Defining our own iterator methods on the Range
is beneficial. The offsets are automatically updated and we have auxiliary possibilities, such as cloning the current selection as a DocumentFragment
, extracting or deleting the selected nodes. Also we can design the API for our own needs.
Conclusion
Iterating through the DOM tree is an interesting topic for anyone thinking about DOM manipulation and efficient node retrieval. For most use cases there is already a corresponding API. Do we want a plain iteration? Do we want to select a range? Are we keen on walking the tree? There are advantages and disadvantages for each method. If we know what we want, we can make the right choice.

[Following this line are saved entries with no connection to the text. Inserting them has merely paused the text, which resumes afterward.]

<file path="src/rtl/irq_agg_pkg.sv">
// Shared constants and types for the masked interrupt collector.
// Assumes one 16-bit register port and byte-addressed offsets.
package irq_agg_pkg;
    localparam int unsigned SRC_N    = 16;
    localparam int unsigned DATA_W   = 16;
    localparam int unsigned ADDR_W   = 12;
    localparam int unsigned VEC_SHL  = 2;
    localparam logic [DATA_W-1:0] MASK_RST = 16'h0010;

    typedef enum logic [1:0] {
        SEL_VEC  = 2'd0,
        SEL_MASK = 2'd1,
        SEL_NONE = 2'd2
    } reg_sel_e;
endpackage

</file>
<file path="src/rtl/irq_sync_bank.sv">
// Multi-stage synchronizer bank for asynchronous level inputs.
// Assumes each bit is an independent level; there is no cross-bit coherence.
module irq_sync_bank #(
    parameter int unsigned WIDTH  = 16,
    parameter int unsigned STAGES = 2
) (
    input  logic             clk,
    input  logic             rst_n,
    input  logic [WIDTH-1:0] async_in,
    output logic [WIDTH-1:0] sync_out
);
    logic [WIDTH-1:0] stage_q [STAGES];

    genvar s;
    generate
        for (s = 0; s < STAGES; s++) begin : g_stage
            if (s == 0) begin : g_first
                // First stage: capture the raw inputs
                always_ff @(posedge clk) begin
                    if (!rst_n) stage_q[0] <= '0;
                    else        stage_q[0] <= async_in;
                end
            end else begin : g_next
                // Later stage: pass the previous stage along
                always_ff @(posedge clk) begin
                    if (!rst_n) stage_q[s] <= '0;
                    else        stage_q[s] <= stage_q[s-1];
                end
            end
        end
    endgenerate

    assign sync_out = stage_q[STAGES-1];
endmodule

</file>
<file path="src/rtl/irq_mask_reg.sv">
// Enable mask register with a reset value given by a parameter.
// Assumes the write enable is already decoded for this register.
module irq_mask_reg #(
    parameter int unsigned WIDTH = 16,
    parameter logic [WIDTH-1:0] RST_VAL = '0
) (
    input  logic             clk,
    input  logic             rst_n,
    input  logic             wr_en,
    input  logic [WIDTH-1:0] wr_data,
    output logic [WIDTH-1:0] mask_q
);
    // Hold the mask; load it on a decoded write
    always_ff @(posedge clk) begin
        if (!rst_n)     mask_q <= RST_VAL;
        else if (wr_en) mask_q <= wr_data;
    end
endmodule

</file>
<file path="src/rtl/irq_vec_enc.sv">
// Fixed-priority vector encoder: the lowest set index wins.
// Output is ((index+1) << SHL), or zero when no bit is set. Assumes OUT_W can hold (N << SHL).
module irq_vec_enc #(
    parameter int unsigned N     = 16,
    parameter int unsigned OUT_W = 16,
    parameter int unsigned SHL   = 2
) (
    input  logic [N-1:0]     req,
    output logic [OUT_W-1:0] vec
);
    // Scan from the top down so that the lowest index is written last
    always_comb begin
        vec = '0;
        for (int i = N - 1; i >= 0; i--) begin
            if (req[i]) vec = OUT_W'((i + 1) << SHL);
        end
    end
endmodule

</file>
<file path="src/rtl/irq_vector_ctrl.sv">
// Top of the masked interrupt collector: synchronizer, mask, encoder, register mux.
// Assumes full-address decode on 16-bit accesses; offsets that are not decoded read zero.
module irq_vector_ctrl
    import irq_agg_pkg::*;
#(
    parameter int unsigned N        = SRC_N,
    parameter int unsigned DW       = DATA_W,
    parameter int unsigned AW       = ADDR_W,
    parameter int unsigned SYNC_STG = 2,
    parameter logic [AW-1:0] VEC_OFF  = 12'h000,
    parameter logic [AW-1:0] MASK_OFF = 12'h002
) (
    input  logic          clk,
    input  logic          rst_n,
    input  logic [N-1:0]  irq_in,
    input  logic [AW-1:0] reg_addr,
    input  logic          reg_we,
    input  logic [DW-1:0] reg_wdata,
    output logic [DW-1:0] reg_rdata,
    output logic          irq_out
);
    logic [N-1:0]  lvl_sync;
    logic [N-1:0]  mask_q;
    logic [N-1:0]  pend;
    logic [DW-1:0] vec;
    reg_sel_e      sel;
    logic          mask_wr;

    irq_sync_bank #(.WIDTH(N), .STAGES(SYNC_STG)) u_sync (
        .clk(clk), .rst_n(rst_n), .async_in(irq_in), .sync_out(lvl_sync)
    );

    irq_mask_reg #(.WIDTH(N), .RST_VAL(N'(MASK_RST))) u_mask (
        .clk(clk), .rst_n(rst_n), .wr_en(mask_wr),
        .wr_data(reg_wdata[N-1:0]), .mask_q(mask_q)
    );

    irq_vec_enc #(.N(N), .OUT_W(DW), .SHL(VEC_SHL)) u_enc (
        .req(pend), .vec(vec)
    );

    // Decode the offset into a register select
    always_comb begin
        if (reg_addr == VEC_OFF)       sel = SEL_VEC;
        else if (reg_addr == MASK_OFF) sel = SEL_MASK;
        else                           sel = SEL_NONE;
    end

    assign mask_wr = reg_we && (sel == SEL_MASK);
    assign pend    = lvl_sync & mask_q;
    assign irq_out = |pend;

    // Read mux; offsets that are not decoded return zero
    always_comb begin
        case (sel)
            SEL_VEC:  reg_rdata = vec;
            SEL_MASK: reg_rdata = DW'(mask_q);
            default:  reg_rdata = '0;
        endcase
    end
endmodule

</file>
<file path="config.mk">
export PLATFORM = sky130hd
export DESIGN_NAME = irq_vector_ctrl
export DESIGN_NICKNAME = d
export VERILOG_FILES = /design/src/rtl/irq_agg_pkg.sv /design/src/rtl/irq_sync_bank.sv /design/src/rtl/irq_mask_reg.sv /design/src/rtl/irq_vec_enc.sv /design/src/rtl/irq_vector_ctrl.sv
export SDC_FILE = /design/constraint.sdc
export NUM_CORES = 1
export LEC_CHECK = 0
export ABC_AREA = 0
export BUFFER_PORTS_ARGS = -buffer_cell sky130_fd_sc_hd__buf_2
export CAP_MARGIN = 20
export CELL_PAD_IN_SITES_DETAIL_PLACEMENT = 1
export CELL_PAD_IN_SITES_GLOBAL_PLACEMENT = 1
export CORE_MARGIN = 2
export CORE_UTILIZATION = 39
export DETAILED_ROUTE_END_ITERATION = 8
export PLACE_DENSITY = 0.93
export REMOVE_ABC_BUFFERS = 1
export SETUP_SLACK_MARGIN = 0.02
export SLEW_MARGIN = 20
export SYNTH_ARGS = -nofsm -noshare
export SYNTH_HDL_FRONTEND = slang
export SYNTH_SLANG_ARGS = --single-unit
</file>
<file path="constraint.sdc">
create_clock -name clk -period 1.7 [get_ports clk]
set_input_delay 0 -clock clk [delete_from_list [all_inputs] [get_ports clk]]
set_output_delay 0 -clock clk [all_outputs]
set_load 0.1 [all_outputs]
</file>
==> impl_metrics.py <==
metrics = {
    "final_layout": {
        "fin_area_um2": 3214,
        "layout_common_cells": "buf_2 (46), and2_1 (44), nand2_1 (40), dfxtp_1 (38), dlygate4sd3_1 (32)",
        "layout.nets": 360,
        "final_common_cell": "buf_2",
        "drive_gt1_share_pct": 42.81,
        "n_fill_cell": 519,
        "synthToLayoutAreaGrowth_pct": 67.03,
    },
    "clock_tree": {
        "tritoncts": "yes",
        "clock_path_buffers": 2,
        "clock_latency_ns": 0.31,
        "root_buffer": "clkbuf_8",
        "cts_htree_levels": 2,
        "cts.clk_slew.worst_paths_ns": 0.09,
        "cts_inserted_buffers": 5,
        "cts_num_sinks": 48,
    },
    "floorplan": {
        "rows": 25,
        "start_util_pct": 40.47,
        "ioPinCount": 64,
        "dieArea_um2": 5512,
        "die_w_um": 74.25,
        "core_um2": 4755,
        "die_y_um": 74.25,
    },
    "setup_path": {
        "crit_path_start_kind": "flop",
        "required_ns": 1.70,
        "cp_max_fo": 4,
        "cp.arrival_ns": 2.01,
        "worstSetupPathType": "flop to output pin",
        "cp-end-kind": "output pin",
    },
    "pwr": {
        "total_power_w": 0.002148,
        "leakage_nw": 1.300,
        "powerDensity_nw_per_um2": 668.2,
        "peakVddDrop_uv": 576.1,
    },
    "logic_synthesis": {
        "ys_seq_area_share_pct": 49.93,
        "avgSynthCellArea_um2": 9.433,
        "yosysWarningCount": 0,
        "synth-edff-count": 0,
        "synthArstFlopShare_pct": 0,
        "ys.flop_type": "dfxtp_1",
        "syn_area_um2": 1924,
        "ys_ff_latch": 48,
        "syn_inst": 204,
        "synth_cell_type_count": 31,
    },
    "place": {
        "dpl.hpwl_um": 3727,
        "placed_cell_area_um2": 2535,
        "port-buffer-count": 63,
        "gp_congestion": 0.9110,
    },
    "timing": {
        "setup_viol": 6,
        "hold-worst-slack_ns": 0.2361,
        "finalMaxSlewViolations": 0,
        "period_needed_ns": 2.009,
        "period_share_pct": 118.2,
        "clock.fmax_mhz": 497.7,
        "rsz0062_at_grt": "true",
        "final_hold_viol_count": 0,
        "slew_headroom_pct": 57.64,
        "postLayoutSetupSlackWorst_ns": -0.3091,
        "worstMarginPinSlew_ns": 0.6354,
        "skew_ns": 0.009658,
    },
    "routing": {
        "drtPass1Iterations": 4,
        "totalWireLength_um": 8402,
        "final_antenna_net_count": 0,
        "viasPerCell": 5.352,
        "drt-initial-drc-count": 162,
        "routed-via-count": 2039,
        "wl_per_cell_um": 22.05,
        "route.detailed.drc": 0,
    },
    "flow_run": {
        "drv_cap": 0,
    },
    "run_status": {
        "violations": "setup timing",
        "status": "finished with violations",
    },
    "global_route": {
        "grt_use_total_pct": 27.46,
        "overflow": 0,
        "antenna_found_initial": 1,
        "grt_pass1_vias": 2106,
        "grt_max_degree": 49,
        "grt_pass1_wl_um": 10960,
    },
    "worst_hold_path": {
        "worst_hold_path_type": "primary input to flop",
    },
}
==> metrics by stage <==
stage                     cells  utilization, %  TNS [ns]  worst slack (ns)
after global placement      330           53.32         0            0.1200
after floorplan             195               -    -7.133            -3.799
after CTS                   372           64.39   -0.3383           -0.1182
after detailed placement    330           53.32         0           0.03841
final                       381           67.61    -1.051           -0.3091
after global routing        381           67.61    -1.242           -0.2998
==> worst max-delay path: stages (launching register included) <==
cell and delay, ns:
dfxtp_4 0.37, a222oi_1 0.48, nand3_1 0.23, a31oi_4 0.23, a2111oi_4 0.07, buf_4 0.15
buf_12 0.16
==> synth_stat cells, drive strengths merged, types with 2 or more instances <==
master	n	share of area, %
a21boi	15	7.6
a21oi	3	0.78
a22o	3	1.4
a22oi	6	2.3
a31oi	2	0.65
a32o	2	1.0
and2	44	14
and4	2	0.98
buf	4	2.5
clkbuf	5	0.98
dfxtp	48	50
nand2	45	9.0
nand3	7	1.8
nor3	2	0.52
nor4	2	1.3
o21ai	4	1.0
==> path summary, 6_finish.rpt <==
check	cells past startpoint	slack, ns	endpoint	from
setup / recovery	6	-0.31	reg_rdata[2]	u_mask.mask_q[2]
hold reg to reg	1	0.43	u_sync.stage_q[1][3]	u_sync.stage_q[0][3]
hold / removal	2	0.24	u_mask.mask_q[4]	rst_n
setup reg to reg	2	0.76	u_mask.mask_q[0]	u_mask.mask_q[0]
==> what timing repair did <==
action                                  in CTS  in global routing
endpoints found under the hold margin       32                  0
buffers inserted                             3                  8
endpoints found under the setup margin       6                  6
hold buffers                                32                  0
resized for setup                           28                 22
pin swaps                                    8                  9
gates cloned                                 0                  0
==> cells by family after synthesis <==
group                  after synthesis  synth area share [%]
AOI/OAI and AO/OA                   40                 17.17
and+or+nand+nor                    106                 29.26
buffers and inverters               10                 3.641
DFF                                 48                 49.93
==> where the power goes <==
part | internal (W) | switching, W
logic | 0.000129 | 0.0000814
registers | 0.00116 | 0.0000221
clock network | 0.000363 | 0.000396
total | 0.00165 | 0.000500
==> metal layers <==
layer / part of all wire, % / wire [um] / global-route usage (%)
met1: 38 / 3223 / 32.02
met2: 51 / 4283 / 49.50
met3: 6.3 / 526 / 4.743
met4: 4.4 / 369 / 11.71
met5: 0 / 0 / 0
==> sequential cells by signal, indices dropped and copies added (netlist names) <==
register	cells
u_sync.stage_q	32
u_mask.mask_q	16
==> area by class of cell <==
class / count / area (um2) / area share (%)
Multi-Input combinational cell: 146 / 1039 / 32.31
Antenna cell: 1 / 2.502 / 0.07785
Tap cell: 67 / 83.83 / 2.608
Clock buffer: 7 / 96.34 / 2.997
Sequential cell: 48 / 978.4 / 30.44
Timing Repair Buffer: 111 / 1011 / 31.45
Inverter: 1 / 3.754 / 0.1168
No activity file was read; power rests on OpenSTA's default activity.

Unfortunately, tree structures are not as simple as 1-dimensional arrays. They can be mapped to 1-dimensional arrays, but the mapping follows the same algorithm as iterating over its structure. If we use one of the provided structures, we have access to methods that already follow these algorithms. Therefore we get a convenient way to do some iteration over nodes in a K-ary tree. We also save some performance by performing fewer DOM operations.